1. Pinarayi Vijayan’s new Kerala: Silicon Valley-type hubs

Pinarayi Vijayan’s new Kerala: Silicon Valley-type hubs

The Kerala government, he said, would also offer all “support” to industries and woo IT giants to create “Silicon Valley-like hubs”.

By: | Published: May 30, 2016 3:58 PM
Kerala Chief Minister, Kerala polls, Kerala assembly elections, Pinarayi Vijayan, CPI (M), V S Achuthanandan, LDF On the contentious issue of land acquisition, Vijayan said land will have to be acquired for expansion of highways and creation of new railway lines to run high-speed trains. (PTI)

IN A clear departure from Left policies in the past, Kerala’s new Communist Chief Minister Pinarayi Vijayan Sunday signalled that his government would spur industrial and economic development, even if it meant acquiring land for roads, while stressing on traditional areas like agriculture and tourism.

The Kerala government, he said, would also offer all “support” to industries and woo IT giants to create “Silicon Valley-like hubs”.

On the contentious issue of land acquisition, Vijayan said land will have to be acquired for expansion of highways and creation of new railway lines to run high-speed trains. But he added that his government would put in place a “special method” to undertake the exercise, including “better rehabilitation projects”.
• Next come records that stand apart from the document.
<file path="src/rtl/spi_slave16_if.sv">
`default_nettype none
// ============================================================================
// Module   : spi_slave16_if
// Purpose  : SPI pins plus parallel word/flag bus of the 16-bit SPI responder.
// Revision : 1.0  initial release
// ============================================================================
interface spi_slave16_if #(
    parameter int WIDTH = 16
);
    logic             SCLK;
    logic             SS_n;
    logic             MOSI;
    logic             MISO;
    logic [WIDTH-1:0] tx_data;
    logic [WIDTH-1:0] rx_data;
    logic             rdy;
    logic             clr_rdy;
    logic             frm_err;
    logic             busy;

    modport slave (
        input  SCLK, SS_n, MOSI, tx_data, clr_rdy,
        output MISO, rx_data, rdy, frm_err, busy
    );

    modport master (
        output SCLK, SS_n, MOSI, tx_data, clr_rdy,
        input  MISO, rx_data, rdy, frm_err, busy
    );
endinterface
`default_nettype wire

</file>
<file path="src/rtl/spi_slave16.sv">
`default_nettype none
// ============================================================================
// Module   : spi_slave16
// Purpose  : SPI mode-3 responder, one WIDTH-bit word per SS_n frame, clk domain.
// Revision : 1.0  initial release
// ============================================================================
module spi_slave16 #(
    parameter int WIDTH       = 16,
    parameter int SYNC_STAGES = 2
) (
    input  wire logic    clk,
    input  wire logic    rst,
    spi_slave16_if.slave bus
);
    localparam int                 c_CNT_W    = $clog2(WIDTH + 2);
    localparam logic [c_CNT_W-1:0] c_CNT_FULL = c_CNT_W'(WIDTH);
    localparam logic [c_CNT_W-1:0] c_CNT_SAT  = c_CNT_W'(WIDTH + 1);

    typedef enum logic [1:0] {
        S_IDLE  = 2'd0,
        S_SHIFT = 2'd1,
        S_DONE  = 2'd2
    } state_t;

    state_t r_state;
    state_t w_next;

    // Bit SYNC_STAGES of the SCLK/SS_n chains is the edge-detect history flop.
    logic [SYNC_STAGES:0]   r_sclk_sync;
    logic [SYNC_STAGES:0]   r_ss_sync;
    logic [SYNC_STAGES-1:0] r_mosi_sync;

    logic [WIDTH-1:0]   r_tx_shift;
    logic [WIDTH-1:0]   r_rx_shift;
    logic [WIDTH-1:0]   r_rx_data;
    logic [c_CNT_W-1:0] r_bit_cnt;
    logic               r_rdy;
    logic               r_frm_err;
    logic               r_ss_fall_pend;

    logic w_sclk_rise;
    logic w_sclk_fall;
    logic w_ss_fall;
    logic w_ss_rise;
    logic w_mosi;
    logic w_start;

    always_ff @(posedge clk) begin
        if (rst) begin
            r_sclk_sync <= '1;
            r_ss_sync   <= '1;
            r_mosi_sync <= '1;
        end else begin
            r_sclk_sync <= {r_sclk_sync[SYNC_STAGES-1:0], bus.SCLK};
            r_ss_sync   <= {r_ss_sync[SYNC_STAGES-1:0], bus.SS_n};
            r_mosi_sync <= {r_mosi_sync[SYNC_STAGES-2:0], bus.MOSI};
        end
    end

    assign w_sclk_rise = r_sclk_sync[SYNC_STAGES-1] & ~r_sclk_sync[SYNC_STAGES];
    assign w_sclk_fall = ~r_sclk_sync[SYNC_STAGES-1] & r_sclk_sync[SYNC_STAGES];
    assign w_ss_fall   = ~r_ss_sync[SYNC_STAGES-1] & r_ss_sync[SYNC_STAGES];
    assign w_ss_rise   = r_ss_sync[SYNC_STAGES-1] & ~r_ss_sync[SYNC_STAGES];
    assign w_mosi      = r_mosi_sync[SYNC_STAGES-1];
    // A select edge arriving during DONE is remembered so IDLE can still start.
    assign w_start     = w_ss_fall | r_ss_fall_pend;

    always_ff @(posedge clk) begin
        if (rst) begin
            r_state <= S_IDLE;
        end else begin
            r_state <= w_next;
        end
    end

    always_comb begin
        w_next = r_state;
        case (r_state)
            S_IDLE:  if (w_start) w_next = S_SHIFT;
            S_SHIFT: if (w_ss_rise) w_next = S_DONE;
            S_DONE:  w_next = S_IDLE;
            default: w_next = S_IDLE;
        endcase
    end

    always_ff @(posedge clk) begin
        if (rst) begin
            r_tx_shift     <= '1;
            r_rx_shift     <= '0;
            r_rx_data      <= '0;
            r_bit_cnt      <= '0;
            r_rdy          <= 1'b0;
            r_frm_err      <= 1'b0;
            r_ss_fall_pend <= 1'b0;
        end else begin
            r_ss_fall_pend <= (r_state == S_DONE) && w_ss_fall;
            // Clear first so a same-cycle set from DONE overrides it.
            if (bus.clr_rdy) begin
                r_rdy     <= 1'b0;
                r_frm_err <= 1'b0;
            end
            case (r_state)
                S_IDLE: begin
                    if (w_start) begin
                        r_tx_shift <= bus.tx_data;
                        r_bit_cnt  <= '0;
                    end
                end
                S_SHIFT: begin
                    if (w_sclk_rise) begin
                        r_rx_shift <= {r_rx_shift[WIDTH-2:0], w_mosi};
                        if (r_bit_cnt != c_CNT_SAT) begin
                            r_bit_cnt <= r_bit_cnt + 1'b1;
                        end
                    end
                    if (w_sclk_fall && (r_bit_cnt != '0)) begin
                        r_tx_shift <= {r_tx_shift[WIDTH-2:0], 1'b1};
                    end
                end
                S_DONE: begin
                    if (r_bit_cnt == c_CNT_FULL) begin
                        r_rx_data <= r_rx_shift;
                        r_rdy     <= 1'b1;
                    end else begin
                        r_frm_err <= 1'b1;
                    end
                end
                default: ;
            endcase
        end
    end

    assign bus.MISO    = (r_state == S_SHIFT) ? r_tx_shift[WIDTH-1] : 1'b1;
    assign bus.busy    = (r_state != S_IDLE);
    assign bus.rx_data = r_rx_data;
    assign bus.rdy     = r_rdy;
    assign bus.frm_err = r_frm_err;
endmodule
`default_nettype wire

</file>
<file path="src/flat_wrapper.sv">
// flat-port wrapper written by rule: the top's interface ports become plain ports
module spi_slave16_flat 
#(
    parameter int WIDTH       = 16,
    parameter int SYNC_STAGES = 2
)
  (clk, rst, bus_SCLK, bus_SS_n, bus_MOSI, bus_tx_data, bus_clr_rdy, bus_MISO, bus_rx_data, bus_rdy, bus_frm_err, bus_busy);
  spi_slave16_if #(.WIDTH(WIDTH)) bus_i ();
  input  wire logic clk;
  input  wire logic rst;
  input wire logic [$bits(bus_i.SCLK)-1:0] bus_SCLK;
  input wire logic [$bits(bus_i.SS_n)-1:0] bus_SS_n;
  input wire logic [$bits(bus_i.MOSI)-1:0] bus_MOSI;
  input wire logic [$bits(bus_i.tx_data)-1:0] bus_tx_data;
  input wire logic [$bits(bus_i.clr_rdy)-1:0] bus_clr_rdy;
  output wire logic [$bits(bus_i.MISO)-1:0] bus_MISO;
  output wire logic [$bits(bus_i.rx_data)-1:0] bus_rx_data;
  output wire logic [$bits(bus_i.rdy)-1:0] bus_rdy;
  output wire logic [$bits(bus_i.frm_err)-1:0] bus_frm_err;
  output wire logic [$bits(bus_i.busy)-1:0] bus_busy;
  assign bus_i.SCLK = bus_SCLK;
  assign bus_i.SS_n = bus_SS_n;
  assign bus_i.MOSI = bus_MOSI;
  assign bus_i.tx_data = bus_tx_data;
  assign bus_i.clr_rdy = bus_clr_rdy;
  assign bus_MISO = bus_i.MISO;
  assign bus_rx_data = bus_i.rx_data;
  assign bus_rdy = bus_i.rdy;
  assign bus_frm_err = bus_i.frm_err;
  assign bus_busy = bus_i.busy;
  spi_slave16 #(.WIDTH(WIDTH), .SYNC_STAGES(SYNC_STAGES)) u_core (.clk(clk), .rst(rst), .bus(bus_i));
endmodule
</file>
<file path="config.mk">
export PLATFORM = sky130hd
export DESIGN_NAME = spi_slave16_flat
export DESIGN_NICKNAME = d
export VERILOG_FILES = /design/src/rtl/spi_slave16_if.sv /design/src/rtl/spi_slave16.sv /design/src/flat_wrapper.sv
export SDC_FILE = /design/constraint.sdc
export NUM_CORES = 1
export LEC_CHECK = 0
export BUFFER_PORTS_ARGS = -buffer_cell sky130_fd_sc_hd__buf_2
export CORE_ASPECT_RATIO = 0.7
export CORE_MARGIN = 4
export CORE_UTILIZATION = 55
export CTS_CLUSTER_SIZE = 8
export DETAILED_ROUTE_END_ITERATION = 12
export PLACE_DENSITY_LB_ADDON = 0.12
export SLEW_MARGIN = 40
export SYNTH_ARGS = -nofsm -noshare
export SYNTH_HDL_FRONTEND = slang
export SYNTH_SLANG_ARGS = --single-unit
</file>
<file path="constraint.sdc">
create_clock -name clk -period 2.27 [get_ports clk]
set_clock_uncertainty 0.05 [all_clocks]
set_input_delay 0.227 -clock clk [delete_from_list [all_inputs] [get_ports clk]]
set_output_delay 0.227 -clock clk [all_outputs]
set_load 0.01 [all_outputs]
</file>
==> Word level (Yosys, flattened, before mapping) <==
Cells that the tools add are included.
{ "classes": {"n_addsub": 1, "n_eq_ne": 9, "n_mux": 17, "bitwise_logic": 9, "n_reduce_logical": 11} }
{ "op_table": {"columns": ["op", "count"], "rows": [
  ["$mux W16", 2],
  ["$pmux W16 S2", 1],
  ["$mux W5", 3],
  ["$ne A2 B1 Y1 const B", 5],
  ["$pmux W5 S2", 1],
  ["$mux W1", 7],
  ["$reduce_and A2 Y1", 3],
  ["$add A5 B1 Y5 const B", 1],
  ["$eq A5 B5 Y1 const B", 1],
  ["$ne A5 B5 Y1 const B", 1],
  ["$reduce_bool A5 Y1", 1],
  ["$and A1 B1 Y1", 4],
  ["$mux W2", 2],
  ["$not A1 Y1", 4],
  ["$pmux W2 S2", 1],
  ["$reduce_and A4 Y1", 1],
  ["$reduce_bool A2 Y1", 2],
  ["$reduce_and A3 Y1", 1],
  ["$eq A2 B1 Y1 const B", 1],
  ["$eq A2 B2 Y1 const B", 1],
  ["$logic_and A1 B1 Y1", 2],
  ["$logic_not A2 Y1", 1],
  ["$or A1 B1 Y1", 1]
]} }
{ "word_totals": {"ff_bits": 66, "word_cells": 58} }

==> Logic depth before layout (Yosys ltp) <==
Gate-level depths: netlist (run 1).
{ "logic_depth": {"ltp_word": 5, "mapped_depth": 8} }

==> Least setup slack after synthesis (run 1) <==
Ideal clock, no wire load.
{ "synth_path": {"path_kind": "flip-flop to flip-flop", "start": "register u_core.r_bit_cnt[0]", "end": "register u_core.r_tx_shift[0]", "setup_time_ns": 0.129, "t_arrival_ns": 1.598, "required_time_ns": 2.091, "slack_ns": 0.494, "path_stages_with_launch": 9, "n_path_buf": 2, "cell_sequence": "dfxtp_1 -> inv_1 -> ha_1 -> nor4b_2 -> nor4b_4 -> or2_1 -> buf_6 -> buf_12 -> a21oi_2"} }
{ "synth_between": {"elab_chain_cells": 4} }
{ "synth_rtl": {"columns": ["element", "line_no", "text"], "rows": [
  ["start: declaration", "spi_slave16.sv:36", "logic [c_CNT_W-1:0] r_bit_cnt;"],
  ["start signal: assignment", "spi_slave16.sv:113", "r_bit_cnt <= r_bit_cnt + 1'b1;"],
  ["$reduce_bool A5 Y1", "spi_slave16.sv:116", "if (w_sclk_fall && (r_bit_cnt != '0)) begin"],
  ["$logic_and A1 B1 Y1", "spi_slave16.sv:116", null],
  ["$ne A2 B1 Y1 (no source line)", null, null],
  ["$reduce_and A3 Y1 (no source line)", null, null],
  ["end signal: assignment", "spi_slave16.sv:105", "r_tx_shift <= bus.tx_data;"],
  ["end signal: assignment", "spi_slave16.sv:117", "r_tx_shift <= {r_tx_shift[WIDTH-2:0], 1'b1};"],
  ["end: declaration", "spi_slave16.sv:33", "logic [WIDTH-1:0] r_tx_shift;"]
]} }
Every way passes these cells.
A chain may end at the register's enable or synchronous reset.

==> Final worst setup path (run 1) <==
{ "layout_path": {"start": "register u_core.r_state[0]", "end": "output port bus_MISO"} }
{ "layout_between": {"elab_chain_cells": 2} }
{ "layout_rtl": {"columns": ["element", "line_no", "text"], "rows": [
  ["start: declaration", "spi_slave16.sv:25", "state_t r_state;"],
  ["start signal: assignment", "spi_slave16.sv:72", "r_state <= w_next;"],
  ["$eq A2 B1 Y1", "spi_slave16.sv:133", "assign bus.MISO = (r_state == S_SHIFT) ? r_tx_shift[WIDTH-1] : 1'b1;"],
  ["$mux W1", "spi_slave16.sv:133", null],
  ["end: declaration", "flat_wrapper.sv:16", "output wire logic [$bits(bus_i.MISO)-1:0] bus_MISO;"]
]} }
Every way passes these cells.

==> metrics.txt, run 1 <==
clock insertion delay at the later pin of the skew report between 0.3 and 0.4 ns; maximum operating frequency 0.515 GHz; Initial DRT Pass Iterations 4; biggest area consumer among synthesized cells sky130_fd_sc_hd__dfxtp_1; simple-gate share of the synthesized area a little under a quarter; worst r2r src u_core.r_bit_cnt[0]; P_leak approximately 1.3 nW; # fillers ~380; x dimension of the die approximately 90 um; Clk Tree Root Cell sky130_fd_sc_hd__clkbuf_8; number of DRC markers in iteration 0 a little over 90; Worst setup EP type output pin; Setup Viol. Count Final 0; area of the mapped netlist between 0.002 and 0.003 mm^2; flop-to-flop setup slack 0.51 ns; placement row count 20; cell types with the largest area share after synthesis sky130_fd_sc_hd__dfxtp_1 49%, sky130_fd_sc_hd__mux2i_1 6.0%, sky130_fd_sc_hd__a21oi_1 5.0%; DRT antenna net count 0; number of global-route vias before repair between 1500 and 2000; dominant combinational cell family by area after synthesis simple AND/OR/NAND/NOR gates; drt drc 0; Synth Area in Compound Gates 13.5%; top-level I/O count 42; data arrival at the endpoint of the critical path around 1.7 ns; setup repair after global routing missed its margin false; Maximum Capacitance Violations 0; post-detailed-route wirelength per cell about 13 um; CTS Buf Count 9; sequential cell area fraction in the yosys report ~49%; Post-DP HPWL about 3.4 mm; Post-Synthesis Net Count about 320; clk sinks between 60 and 70; parity-gate share of the synthesized area counting xor and xnor cells less than 1%; count of input and output buffers around 40; path category of the worst min-delay check in2reg; total routing resource utilization after global routing 18.5%; Hold EP u_core.r_mosi_sync[0]; delay of the slowest critical-path stage between 0.4 and 0.5 ns; initial core utilization 59.4%; adder-cell share of the synthesized area under 10%; number of warnings issued by yosys 0; hold buffers post-CTS 0; cell at the slowest stage of the critical path sky130_fd_sc_hd__nor2b_1; reg-to-reg endpoint u_core.r_tx_shift[7]; leading register cell type out of synthesis sky130_fd_sc_hd__dfxtp_1; leading cell type in the layout, fill and taps excluded sky130_fd_sc_hd__dfxtp_1; Seq cells post-synth 66; Slew HR around two thirds; area of the die a little over 0.006 mm^2; Area growth syn-to-layout 15.8%; wire length of the first global-routing pass a little under 9 mm; share of the clock period used by the worst path between 80% and 90%; FF-to-FF path depth 7; final-report hold violation count 0; Final min period between 1.5 and 2 ns; number of distinct library cell variants in the gate-level netlist after synthesis 38; proportion of netlist area held by the largest area contributor between 40% and 50%; count of cells along the worst hold path 2; total congestion overflow after global routing 0; post-layout net count roughly 360; Routed Wire Length around 5.0 mm; total negative slack for setup checks 0 ns; end-of-flow core utilization 68.8%; cell count after synthesis ~290; critical path startpoint category flip-flop; max-slew violation count 0; largest net degree at the start of global routing 56; multiplexer share of the synthesized area ~6.0%; share of synthesized flip-flops with an asynchronous set or reset 0%; RePlAce Congestion 0.771; vertical die dimension 66.5 um; commonest cells after routing, fill and taps aside 66 x sky130_fd_sc_hd__dfxtp_1, 40 x sky130_fd_sc_hd__buf_2, 34 x sky130_fd_sc_hd__nand2_1, 27 x sky130_fd_sc_hd__a21oi_1, 24 x sky130_fd_sc_hd__nor2_1; core region area about 0.0045 mm^2; count of buffering cells on the critical path with inverters included 2; transition at the pin with the smallest max-transition slack 0.518 ns; antenna violations before repair 0; startpoint of the most critical setup path u_core.r_state[0]; Worst Hold Launch bus_MOSI; ordered cell list for the critical path nor2b_1 -> buf_4 -> nand2b_1 -> buf_2; total power draw 2.20 mW; average footprint of a synthesized cell 9.25 um^2; CTS tree built; clock transition at the register clock pins on the worst setup and hold paths after CTS 0.06 ns; H-tree levels 3; CTS max path bufs 2; IR drop worst, VDD approximately 0.00042 V; number of post-CTS setup repair buffers 0; post-detailed-route via-to-cell ratio between 5 and 6; number of antenna cells inserted 0; Post-synth EDFFs 0; critical path class reg2out; non-filler instance count after layout 400; result of the run complete, no violations; ratio of cells with drive above 1 in the final layout about 25%; worst-path maximum fanout 13; cell family with the largest share of critical-path delay simple AND/OR/NAND/NOR gates; Vias ~2100; Inst Count DP around 390; power density cells between 700 and 800 mW/mm^2; critical path required time between 1.5 and 2 ns; number of gates resized after cts 0
==> cell type report <==
| type | instances | area [um^2] | share of cell area [%] |
|---|---|---|---|
| sequential | 66 | 1320 | 42.4 |
| multi-input combinational | 197 | 1230 | 39.4 |
| timing repair buffer | 52 | 293 | 9.39 |
| clock buffer | 11 | 131 | 4.22 |
| tap | 66 | 82.6 | 2.65 |
| clock inverter | 3 | 42.5 | 1.36 |
| inverter | 5 | 18.8 | 0.602 |
==> state kept, by name, indices dropped and copies added (netlist names) <==
name,count
u_core.bus.frm_err,1
u_core.bus.rdy,1
u_core.bus.rx_data,16
u_core.r_bit_cnt,5
u_core.r_mosi_sync,2
u_core.r_rx_shift,16
u_core.r_sclk_sync,3
u_core.r_ss_fall_pend,1
u_core.r_ss_sync,3
u_core.r_state,2
u_core.r_tx_shift,16
==> cells in the mapped netlist (all sizes together), types with 3 or more instances <==
cell	count
buf	12
nor4	16
nor2	24
dfxtp	66
a211oi	15
and2	15
mux2i	16
inv	5
a21oi	37
nor2b	3
or2	10
ha	3
nand4	3
nand2	34
clkbuf	11
nand2b	4
==> where the power goes <==
part	switching, mW	internal, mW
registers	0.00922	1.18
logic	0.0681	0.0548
clock network	0.395	0.493
==> metrics by stage <==
step                      hold WS (ns)  area (um^2)  worst slack (ns)
after global placement           0.344         2930             0.579
final                           0.0213         3120             0.328
after global routing           0.00643         3120             0.156
after floorplan                  0.281         2690             0.494
after CTS                      0.00120         3110             0.309
after detailed placement         0.347         2930             0.507
==> worst max path at each step <==
stage / end / cells past startpoint
after floorplan: u_core.r_tx_shift[0] / 8
final: bus_MISO / 4
after global placement: u_core.r_tx_shift[8] / 7
after global routing: bus_MISO / 4
after detailed placement: u_core.r_tx_shift[7] / 7
after CTS: bus_MISO / 4
==> worst register-to-register path: stages, from the launching register on <==
cell and delay [ns]:
sky130_fd_sc_hd__dfxtp_1 0.41, sky130_fd_sc_hd__inv_1 0.07, sky130_fd_sc_hd__ha_1 0.23, sky130_fd_sc_hd__nor4b_2 0.18, sky130_fd_sc_hd__nor4b_4 0.23, sky130_fd_sc_hd__or2_1 0.14, sky130_fd_sc_hd__buf_4 0.25, sky130_fd_sc_hd__a21oi_1 0.10
==> logic make-up after synthesis <==
| family | count (synthesis) |
|---|---|
| flops | 66 |
| simple gates | 119 |
| fa+ha+maj | 3 |
| buf+inv | 28 |
| compound gates | 56 |
| mux | 16 |
| xor+xnor | 3 |
==> per-layer routing <==
layer,up-vias,GRT usage [%],routed length (um),part of all wire (%)
met5,-,0,0,0
met4,0,6.77,57,1.1
met3,6,7.11,260,5.2
met2,46,27.2,2200,44
met1,943,24.6,2510,50
li1,1082,-,-,-
No activity file was read; power rests on OpenSTA's default activity.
Vijayan, who was sworn-in Wednesday, said that he plans to undertake a “clean Kerala” initiative to cleanse the state’s famed water bodies to bring tourists back and create more jobs.

The Left government would, he said, also focus on traditional sectors, such as agriculture — he wants to bring 50,000 hectares of land under vegetable cultivation and focus on producing more milk, eggs and vegetables.

Vijayan also spoke about improving education and healthcare facilities — the backbone of the state’s remarkable human development index and development model.

According to Vijayan, Kerala has lagged behind in education and healthcare after making early gains.

Asked about the LDF government’s development plans, Vijayan said that Kerala cannot welcome all industries because of paucity of land but added that there are some that suit the state’s geographical features. “The electronics sector has not developed in the state. In that sector, we can create Silicon Valley-like hubs…thousands will get jobs. We are lagging behind in the IT sector. More establishments should come. Some people are already in touch with us to open new centres,” he said.

“Already, I have had a discussion with Kris Gopalakrishnan (Infosys co-founder). He said he will talk to others and that there is a plan for a new project,” he said.

With successive state governments sparring with the Centre over widening the state’s highways, Vijayan said his vision was clear.

“We have to speed up highway expansion. When I discussed that with some quarters here, (I came to know) we cannot say it is a problem at this end….We have made certain mistakes. There has been a delay in land acquisition. We will adopt a special method for that soon. Roads will have to be widened. We will take steps in that direction,” he said.

“A joint venture with Railways… the initial response is favourable. They have promised all help… new railway lines have to be constructed for running high speed trains,” he said.

Asked whether such a move would be a problem politically, Vijayan said, “The question is, land acquisition for what? If we convey all this, people will cooperate. There will be a special package for the affected and better rehabilitation projects. We will not harm anyone… those affected will be protected.”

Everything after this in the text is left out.